> **Assignment**: Every line of the entries below that carries the string "begin" should be copied.

────

`config.mk`:
```
export PLATFORM = sky130hd
export DESIGN_NAME = wdog_stages
export DESIGN_NICKNAME = d
export VERILOG_FILES = /design/src/rtl/wdog_stages.sv
export SDC_FILE = /design/constraint.sdc
export NUM_CORES = 1
export LEC_CHECK = 0
export ABC_AREA = 1
export ABC_CLOCK_PERIOD_IN_PS = 6200
export BUFFER_PORTS_ARGS = -buffer_cell sky130_fd_sc_hd__buf_2
export CAP_MARGIN = 40
export CORE_UTILIZATION = 55
export CTS_BUF_LIST = sky130_fd_sc_hd__clkbuf_4
export DETAILED_ROUTE_END_ITERATION = 10
export GPL_TIMING_DRIVEN = 0
export MAX_ROUTING_LAYER = met4
export PLACE_DENSITY = 0.74
export SETUP_SLACK_MARGIN = 0.5
export SLEW_MARGIN = 40
export SYNTH_ARGS = -nofsm -noshare
export SYNTH_HDL_FRONTEND = slang
export SYNTH_SLANG_ARGS = --single-unit
export TNS_END_PERCENT = 1
```
`constraint.sdc`:
```
create_clock -name clk -period 6.2 [get_ports clk]
set_clock_uncertainty 0.1 [all_clocks]
set_input_delay 0.62 -clock clk [delete_from_list [all_inputs] [get_ports clk]]
set_output_delay 0.62 -clock clk [all_outputs]
set_load 0.1 [all_outputs]
```
`src/rtl/wdog_stages.sv`:
```
module wdog_stages #(
  parameter int PRE_W  = 16,
  parameter int HOLD_W = 32,
  parameter int CLK_NS = 8,
  parameter logic [31:0] KEY = 32'h50D83AA1
) (
  input  logic        clk,
  input  logic        rst_n,
  input  logic        wr_en,
  input  logic [3:0]  addr,
  input  logic [31:0] wdata,
  output logic [31:0] rdata,
  output logic        irq,
  output logic        cpu_rst,
  output logic        sys_rst,
  output logic        boot_mode
);
  localparam int MAXC = (3200 + CLK_NS - 1) / CLK_NS;
  localparam int PW   = $clog2(MAXC + 1);
  localparam logic [3:0] A_CTRL = 4'd0, A_PRESC = 4'd1, A_FEED = 4'd6,
                         A_KEY = 4'd7, A_IEN = 4'd8, A_ISTAT = 4'd9;

  function automatic logic [PW-1:0] pulse_len(input logic [2:0] code);
    int ns;
    case (code)
      3'd5:    ns = 800;
      3'd6:    ns = 1600;
      3'd7:    ns = 3200;
      default: ns = 100 * (int'(code) + 1);
    endcase
    return PW'((ns + CLK_NS - 1) / CLK_NS);
  endfunction

  logic [31:0]       key_q;
  logic              en_q, upd_q, ien_q, ist_q;
  logic              boot_sh, boot_a;
  logic [7:0]        act_sh, act_a;
  logic [2:0]        cl_sh, cl_a, sl_sh, sl_a;
  logic [PRE_W-1:0]  presc_sh, presc_a, pcnt;
  logic [HOLD_W-1:0] hold_sh [4];
  logic [HOLD_W-1:0] hold_a  [4];
  logic [HOLD_W-1:0] cnt;
  logic [1:0]        stage, cur_act;
  logic [PW-1:0]     cpu_cnt, sys_cnt;

  logic unlocked, wr_ok, feed, tick, expire, fire_int, fire_cpu, fire_sys, clr_int;
  logic [PRE_W:0]  pcnt_nx;
  logic [HOLD_W:0] cnt_nx;

  assign unlocked = (key_q == KEY);
  assign wr_ok    = wr_en && unlocked;
  assign feed     = wr_ok && addr == A_FEED && wdata[0];
  assign clr_int  = wr_en && addr == A_ISTAT && wdata[0];
  assign pcnt_nx  = {1'b0, pcnt} + {{PRE_W{1'b0}}, 1'b1};
  assign cnt_nx   = {1'b0, cnt} + {{HOLD_W{1'b0}}, 1'b1};
  assign tick     = en_q && !feed && (pcnt_nx >= {1'b0, presc_a});
  assign expire   = tick && (cnt_nx >= {1'b0, hold_a[stage]});
  assign cur_act  = act_a[2*stage +: 2];
  assign fire_int = expire && cur_act == 2'd1;
  assign fire_cpu = expire && cur_act == 2'd2;
  assign fire_sys = expire && cur_act == 2'd3;

  assign irq       = ist_q && ien_q;
  assign cpu_rst   = (cpu_cnt != '0);
  assign sys_rst   = (sys_cnt != '0);
  assign boot_mode = boot_a;

  always_ff @(posedge clk or negedge rst_n) begin
    if (!rst_n) begin
      key_q <= '0; en_q <= 1'b0; upd_q <= 1'b0; ien_q <= 1'b0; ist_q <= 1'b0;
      boot_sh <= 1'b0; boot_a <= 1'b0; act_sh <= '0; act_a <= '0;
      cl_sh <= '0; cl_a <= '0; sl_sh <= '0; sl_a <= '0;
      presc_sh <= '0; presc_a <= '0; pcnt <= '0; cnt <= '0; stage <= '0;
      cpu_cnt <= '0; sys_cnt <= '0;
      for (int i = 0; i < 4; i++) begin
        hold_sh[i] <= '0;
        hold_a[i]  <= '0;
      end
    end else begin
      upd_q <= 1'b0;
      if (upd_q) begin
        boot_a <= boot_sh; act_a <= act_sh; cl_a <= cl_sh; sl_a <= sl_sh;
        presc_a <= presc_sh;
        for (int i = 0; i < 4; i++) hold_a[i] <= hold_sh[i];
      end
      if (wr_en && addr == A_KEY) key_q <= wdata;
      if (wr_en && addr == A_IEN) ien_q <= wdata[0];
      if (wr_ok && addr == A_CTRL) begin
        en_q <= wdata[0]; boot_sh <= wdata[1]; upd_q <= wdata[2];
        act_sh <= wdata[10:3]; cl_sh <= wdata[13:11]; sl_sh <= wdata[16:14];
      end
      if (wr_ok && addr == A_PRESC) presc_sh <= wdata[PRE_W-1:0];
      for (int i = 0; i < 4; i++)
        if (wr_ok && addr == 4'(2 + i)) hold_sh[i] <= wdata[HOLD_W-1:0];

      if (!en_q || feed) begin
        pcnt <= '0; cnt <= '0; stage <= '0;
      end else if (tick) begin
        pcnt <= '0;
        if (expire) begin
          cnt <= '0;
          stage <= stage + 2'd1;
        end else begin
          cnt <= cnt_nx[HOLD_W-1:0];
        end
      end else begin
        pcnt <= pcnt_nx[PRE_W-1:0];
      end

      if (fire_int) ist_q <= 1'b1;
      else if (clr_int) ist_q <= 1'b0;
      if (fire_cpu) cpu_cnt <= pulse_len(cl_a);
      else if (cpu_rst) cpu_cnt <= cpu_cnt - 1'b1;
      if (fire_sys) sys_cnt <= pulse_len(sl_a);
      else if (sys_rst) sys_cnt <= sys_cnt - 1'b1;
    end
  end

  always_comb begin
    rdata = '0;
    case (addr)
      A_CTRL:  rdata = {15'd0, sl_sh, cl_sh, act_sh, upd_q, boot_sh, en_q};
      A_PRESC: rdata = 32'(presc_sh);
      4'd2:    rdata = 32'(hold_sh[0]);
      4'd3:    rdata = 32'(hold_sh[1]);
      4'd4:    rdata = 32'(hold_sh[2]);
      4'd5:    rdata = 32'(hold_sh[3]);
      A_KEY:   rdata = {31'd0, unlocked};
      A_IEN:   rdata = {31'd0, ien_q};
      A_ISTAT: rdata = {31'd0, ist_q};
      default: rdata = '0;
    endcase
  end


  upd_pulse_chk: assert property (@(posedge clk) disable iff (!rst_n) upd_q |=> !upd_q);

  halt_chk: assert property (@(posedge clk) disable iff (!rst_n)
    !en_q |=> (stage == 2'd0 && cnt == '0 && pcnt == '0));

  stage_hold_chk: assert property (@(posedge clk) disable iff (!rst_n)
    (en_q && !feed && !expire) |=> $stable(stage));

  stage_step_chk: assert property (@(posedge clk) disable iff (!rst_n)
    expire |=> stage == $past(stage) + 2'd1);

  lock_chk: assert property (@(posedge clk) disable iff (!rst_n)
    (wr_en && !unlocked && addr == A_CTRL) |=> ($stable(act_sh) && $stable(cl_sh)));

  cpu_src_chk: assert property (@(posedge clk) disable iff (!rst_n)
    $rose(cpu_rst) |-> $past(fire_cpu));

  int_clr_chk: assert property (@(posedge clk) disable iff (!rst_n)
    (clr_int && !fire_int) |=> !ist_q);
endmodule

```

────

> **Written answer**:
  always_ff @(posedge clk or negedge rst_n) begin
    if (!rst_n) begin
      for (int i = 0; i < 4; i++) begin
    end else begin
      if (upd_q) begin
      if (wr_ok && addr == A_CTRL) begin
      if (!en_q || feed) begin
      end else if (tick) begin
        if (expire) begin
        end else begin
      end else begin
  always_comb begin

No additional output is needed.